Routines can be set up to send Astro on preset routes, and if you've got an Amazon Alexa Together subscription – to help remotely care for a loved one – you'll be able to have Astro notify you on things like when they get up.
Astro can't clean your house – sadly its base doesn't include a Roomba-style vacuum – but it can patrol it, even sending alerts if it spots someone it doesn't recognize. With the built-in microphones and Alexa Guard, meanwhile, it can hear sounds like a smoke alarm, carbon monoxide alarm, or glass breaking, and send a notification to your phone, too. The Astro app has a list of rooms, to make it easier to dispatch the robot to the right place.
If you have a Ring Protect Pro subscription, meanwhile, Astro can capture footage while it's autonomously patrolling the home, and upload that straight to Ring's cloud storage. It can also optionally proactively investigate an event your Ring security system picks up.
For privacy, since that's likely to be a significant concern, there are several features and settings available. There's the ability to set up out-of-bounds zones, for example, along with a Do Not Disturb mode that can limit how much the robot moves. That way, you could stop Astro from driving into the bedroom while you're trying to sleep.

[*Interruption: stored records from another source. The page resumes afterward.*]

## src/rtl/mdu_pkg.sv

```systemverilog
package mdu_pkg;

  typedef enum logic [3:0] {
    OP_MULS  = 4'd0,
    OP_MULU  = 4'd1,
    OP_MACS  = 4'd2,
    OP_MACU  = 4'd3,
    OP_MSBS  = 4'd4,
    OP_MSBU  = 4'd5,
    OP_DIVS  = 4'd6,
    OP_DIVU  = 4'd7,
    OP_MULW  = 4'd8,
    OP_PUTHI = 4'd9,
    OP_PUTLO = 4'd10,
    OP_GETHI = 4'd11,
    OP_GETLO = 4'd12
  } mdu_op_e;

  typedef enum logic [1:0] {
    ST_IDLE = 2'd0,
    ST_MUL  = 2'd1,
    ST_DIV  = 2'd2
  } mdu_state_e;

  // What to do with a product once the multiplier hands it back
  typedef enum logic [1:0] {
    ACC_LOAD = 2'd0,
    ACC_ADD  = 2'd1,
    ACC_SUB  = 2'd2,
    ACC_RET  = 2'd3
  } acc_mode_e;

endpackage

```

## src/rtl/mdu_mult.sv

```systemverilog
module mdu_mult #(
  parameter int W   = 32,
  parameter int LAT = 2
) (
  input  logic           clk,
  input  logic           rst_n,
  input  logic           in_valid,
  input  logic           is_signed,
  input  logic [W-1:0]   op_a,
  input  logic [W-1:0]   op_b,
  output logic           out_valid,
  output logic [2*W-1:0] out_prod
);
  localparam int PW = 2 * W;

  logic signed [W:0]    ext_a, ext_b;
  logic signed [PW+1:0] full;
  logic [PW-1:0]        stg_p [LAT];
  logic [LAT-1:0]       stg_v;

  // One extra bit per operand selects signed or unsigned interpretation
  always_comb begin
    ext_a = {is_signed & op_a[W-1], op_a};
    ext_b = {is_signed & op_b[W-1], op_b};
    full  = ext_a * ext_b;
  end

  always_ff @(posedge clk or negedge rst_n) begin
    if (!rst_n) begin
      stg_v <= '0;
    end else begin
      stg_v[0] <= in_valid;
      for (int i = 1; i < LAT; i++) stg_v[i] <= stg_v[i-1];
    end
  end

  always_ff @(posedge clk) begin
    if (in_valid) stg_p[0] <= full[PW-1:0];
    for (int i = 1; i < LAT; i++) stg_p[i] <= stg_p[i-1];
  end

  assign out_valid = stg_v[LAT-1];
  assign out_prod  = stg_p[LAT-1];

  // only one product may travel the pipe at a time
  assert_mul_single_R4: assert property (@(posedge clk) disable iff (!rst_n)
    $onehot0(stg_v));

endmodule

```

## src/rtl/mdu_div.sv

```systemverilog
module mdu_div #(
  parameter int W = 32
) (
  input  logic         clk,
  input  logic         rst_n,
  input  logic         start,
  input  logic         is_signed,
  input  logic [W-1:0] dividend,
  input  logic [W-1:0] divisor,
  output logic         busy,
  output logic         done,
  output logic [W-1:0] quo,
  output logic [W-1:0] rem
);
  localparam int CW = (W > 2) ? $clog2(W) : 1;

  logic          run_q;
  logic [CW-1:0] cnt_q;
  logic [W-1:0]  rem_q, quo_q, dvs_q, raw_q;
  logic          qneg_q, rneg_q, zero_q;

  logic          a_neg, b_neg;
  logic [W-1:0]  a_mag, b_mag;
  logic [W:0]    shifted, trial;
  logic          take;
  logic [W-1:0]  rem_nx, quo_nx;

  always_comb begin
    a_neg = is_signed & dividend[W-1];
    b_neg = is_signed & divisor[W-1];
    a_mag = a_neg ? (~dividend + 1'b1) : dividend;
    b_mag = b_neg ? (~divisor + 1'b1) : divisor;
  end

  // one restoring step per cycle: shift in next dividend bit, try subtract
  always_comb begin
    shifted = {rem_q, quo_q[W-1]};
    trial   = shifted - {1'b0, dvs_q};
    take    = ~trial[W];
    rem_nx  = take ? trial[W-1:0] : shifted[W-1:0];
    quo_nx  = {quo_q[W-2:0], take};
  end

  always_ff @(posedge clk or negedge rst_n) begin
    if (!rst_n) begin
      run_q  <= 1'b0;
      cnt_q  <= '0;
      rem_q  <= '0;
      quo_q  <= '0;
      dvs_q  <= '0;
      raw_q  <= '0;
      qneg_q <= 1'b0;
      rneg_q <= 1'b0;
      zero_q <= 1'b0;
    end else if (start) begin
      run_q  <= 1'b1;
      cnt_q  <= CW'(W - 1);
      rem_q  <= '0;
      quo_q  <= a_mag;
      dvs_q  <= b_mag;
      raw_q  <= dividend;
      qneg_q <= a_neg ^ b_neg;
      rneg_q <= a_neg;
      zero_q <= (divisor == '0);
    end else if (run_q) begin
      rem_q <= rem_nx;
      quo_q <= quo_nx;
      if (cnt_q == '0) run_q <= 1'b0;
      else             cnt_q <= cnt_q - 1'b1;
    end
  end

  assign busy = run_q;
  assign done = run_q && (cnt_q == '0);
  assign quo  = zero_q ? '1    : (qneg_q ? (~quo_nx + 1'b1) : quo_nx);
  assign rem  = zero_q ? raw_q : (rneg_q ? (~rem_nx + 1'b1) : rem_nx);

  // the partial remainder never reaches the divisor magnitude
  assert_div_rem_bound_R7: assert property (@(posedge clk) disable iff (!rst_n)
    (run_q && !zero_q) |-> (rem_q < dvs_q));

  assert_div_start_R7: assert property (@(posedge clk) disable iff (!rst_n)
    start |=> run_q);

endmodule

```

## src/rtl/mdu_acc_unit.sv

```systemverilog
module mdu_acc_unit
  import mdu_pkg::*;
#(
  parameter int DATA_W  = 32,
  parameter int MUL_LAT = 2
) (
  input  logic              clk,
  input  logic              rst_n,
  input  logic              req_valid,
  output logic              req_ready,
  input  logic [3:0]        req_op,
  input  logic [DATA_W-1:0] req_a,
  input  logic [DATA_W-1:0] req_b,
  output logic              busy,
  output logic              res_valid,
  input  logic              res_ready,
  output logic [DATA_W-1:0] res_data
);
  localparam int AW = 2 * DATA_W;

  mdu_state_e        state_q;
  acc_mode_e         mode_q;
  logic [DATA_W-1:0] hi_q, lo_q, res_q;
  logic              rv_q;

  logic              fire;
  mdu_op_e           op;
  logic              mul_go, mul_sgn, div_go, div_sgn;
  acc_mode_e         mode_d;

  logic              mul_ov;
  logic [AW-1:0]     mul_p;
  logic [AW-1:0]     acc_now;

  logic              div_busy, div_done;
  logic [DATA_W-1:0] div_q, div_r;

  assign op        = mdu_op_e'(req_op);
  assign req_ready = (state_q == ST_IDLE) && !rv_q;
  assign fire      = req_valid && req_ready;
  assign busy      = (state_q != ST_IDLE);
  assign res_valid = rv_q;
  assign res_data  = res_q;
  assign acc_now   = {hi_q, lo_q};

  always_comb begin
    mul_go  = 1'b0;
    mul_sgn = 1'b0;
    div_go  = 1'b0;
    div_sgn = 1'b0;
    mode_d  = ACC_LOAD;
    unique case (op)
      OP_MULS: begin mul_go = fire; mul_sgn = 1'b1; mode_d = ACC_LOAD; end
      OP_MULU: begin mul_go = fire;                 mode_d = ACC_LOAD; end
      OP_MACS: begin mul_go = fire; mul_sgn = 1'b1; mode_d = ACC_ADD;  end
      OP_MACU: begin mul_go = fire;                 mode_d = ACC_ADD;  end
      OP_MSBS: begin mul_go = fire; mul_sgn = 1'b1; mode_d = ACC_SUB;  end
      OP_MSBU: begin mul_go = fire;                 mode_d = ACC_SUB;  end
      OP_MULW: begin mul_go = fire; mul_sgn = 1'b1; mode_d = ACC_RET;  end
      OP_DIVS: begin div_go = fire; div_sgn = 1'b1; end
      OP_DIVU: begin div_go = fire;                 end
      default: ;
    endcase
  end

  mdu_mult #(.W(DATA_W), .LAT(MUL_LAT)) u_mult (
    .clk       (clk),
    .rst_n     (rst_n),
    .in_valid  (mul_go),
    .is_signed (mul_sgn),
    .op_a      (req_a),
    .op_b      (req_b),
    .out_valid (mul_ov),
    .out_prod  (mul_p)
  );

  mdu_div #(.W(DATA_W)) u_div (
    .clk       (clk),
    .rst_n     (rst_n),
    .start     (div_go),
    .is_signed (div_sgn),
    .dividend  (req_a),
    .divisor   (req_b),
    .busy      (div_busy),
    .done      (div_done),
    .quo       (div_q),
    .rem       (div_r)
  );

  always_ff @(posedge clk or negedge rst_n) begin
    if (!rst_n) begin
      state_q <= ST_IDLE;
      mode_q  <= ACC_LOAD;
      hi_q    <= '0;
      lo_q    <= '0;
      res_q   <= '0;
      rv_q    <= 1'b0;
    end else begin
      if (rv_q && res_ready) rv_q <= 1'b0;
      unique case (state_q)
        ST_IDLE: begin
          if (fire) begin
            unique case (op)
              OP_PUTHI: hi_q <= req_a;
              OP_PUTLO: lo_q <= req_a;
              OP_GETHI: begin res_q <= hi_q; rv_q <= 1'b1; end
              OP_GETLO: begin res_q <= lo_q; rv_q <= 1'b1; end
              OP_DIVS, OP_DIVU: state_q <= ST_DIV;
              OP_MULS, OP_MULU, OP_MACS, OP_MACU,
              OP_MSBS, OP_MSBU, OP_MULW: begin
                state_q <= ST_MUL;
                mode_q  <= mode_d;
              end
              default: ;
            endcase
          end
        end
        ST_MUL: begin
          if (mul_ov) begin
            state_q <= ST_IDLE;
            unique case (mode_q)
              ACC_LOAD: {hi_q, lo_q} <= mul_p;
              ACC_ADD:  {hi_q, lo_q} <= acc_now + mul_p;
              ACC_SUB:  {hi_q, lo_q} <= acc_now - mul_p;
              ACC_RET:  begin res_q <= mul_p[DATA_W-1:0]; rv_q <= 1'b1; end
              default: ;
            endcase
          end
        end
        ST_DIV: begin
          if (div_done) begin
            state_q <= ST_IDLE;
            hi_q    <= div_r;
            lo_q    <= div_q;
          end
        end
        default: state_q <= ST_IDLE;
      endcase
    end
  end

  assert_busy_stalls_R11: assert property (@(posedge clk) disable iff (!rst_n)
    busy |-> !req_ready);

  assert_res_hold_R3: assert property (@(posedge clk) disable iff (!rst_n)
    (res_valid && !res_ready) |=> (res_valid && $stable(res_data)));

  assert_puthi_R10: assert property (@(posedge clk) disable iff (!rst_n)
    (fire && op == OP_PUTHI) |=> (hi_q == $past(req_a) && $stable(lo_q)));

  assert_putlo_R10: assert property (@(posedge clk) disable iff (!rst_n)
    (fire && op == OP_PUTLO) |=> (lo_q == $past(req_a) && $stable(hi_q)));

  assert_div_tracks_R7: assert property (@(posedge clk) disable iff (!rst_n)
    (state_q == ST_DIV) |-> div_busy);

  assert_mul_owner_R4: assert property (@(posedge clk) disable iff (!rst_n)
    mul_ov |-> (state_q == ST_MUL));

  assert_mulw_keeps_acc_R6: assert property (@(posedge clk) disable iff (!rst_n)
    (mul_ov && mode_q == ACC_RET) |=> $stable(acc_now));

endmodule

```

A button turns of the microphones and cameras, leaving Astro immobile. A red LED lights up, and the screen shows a red indicator, too. The LED light on the top of the periscope camera glows green when it's streaming video or audio to the cloud. If you use the Astro wake-word, the light turns blue to show the robot is listening.
AI processors inside, meanwhile, aim to tackle as many requests as much as possible on the edge, rather than transferring data to the cloud.
Amazon Astro will be part of Amazon's Day 1 Editions project, its launch bed for more unusual products. It'll have an introductory price of $999.99, and requests are being taken today. Those selected to receive the robot should start getting them later this year.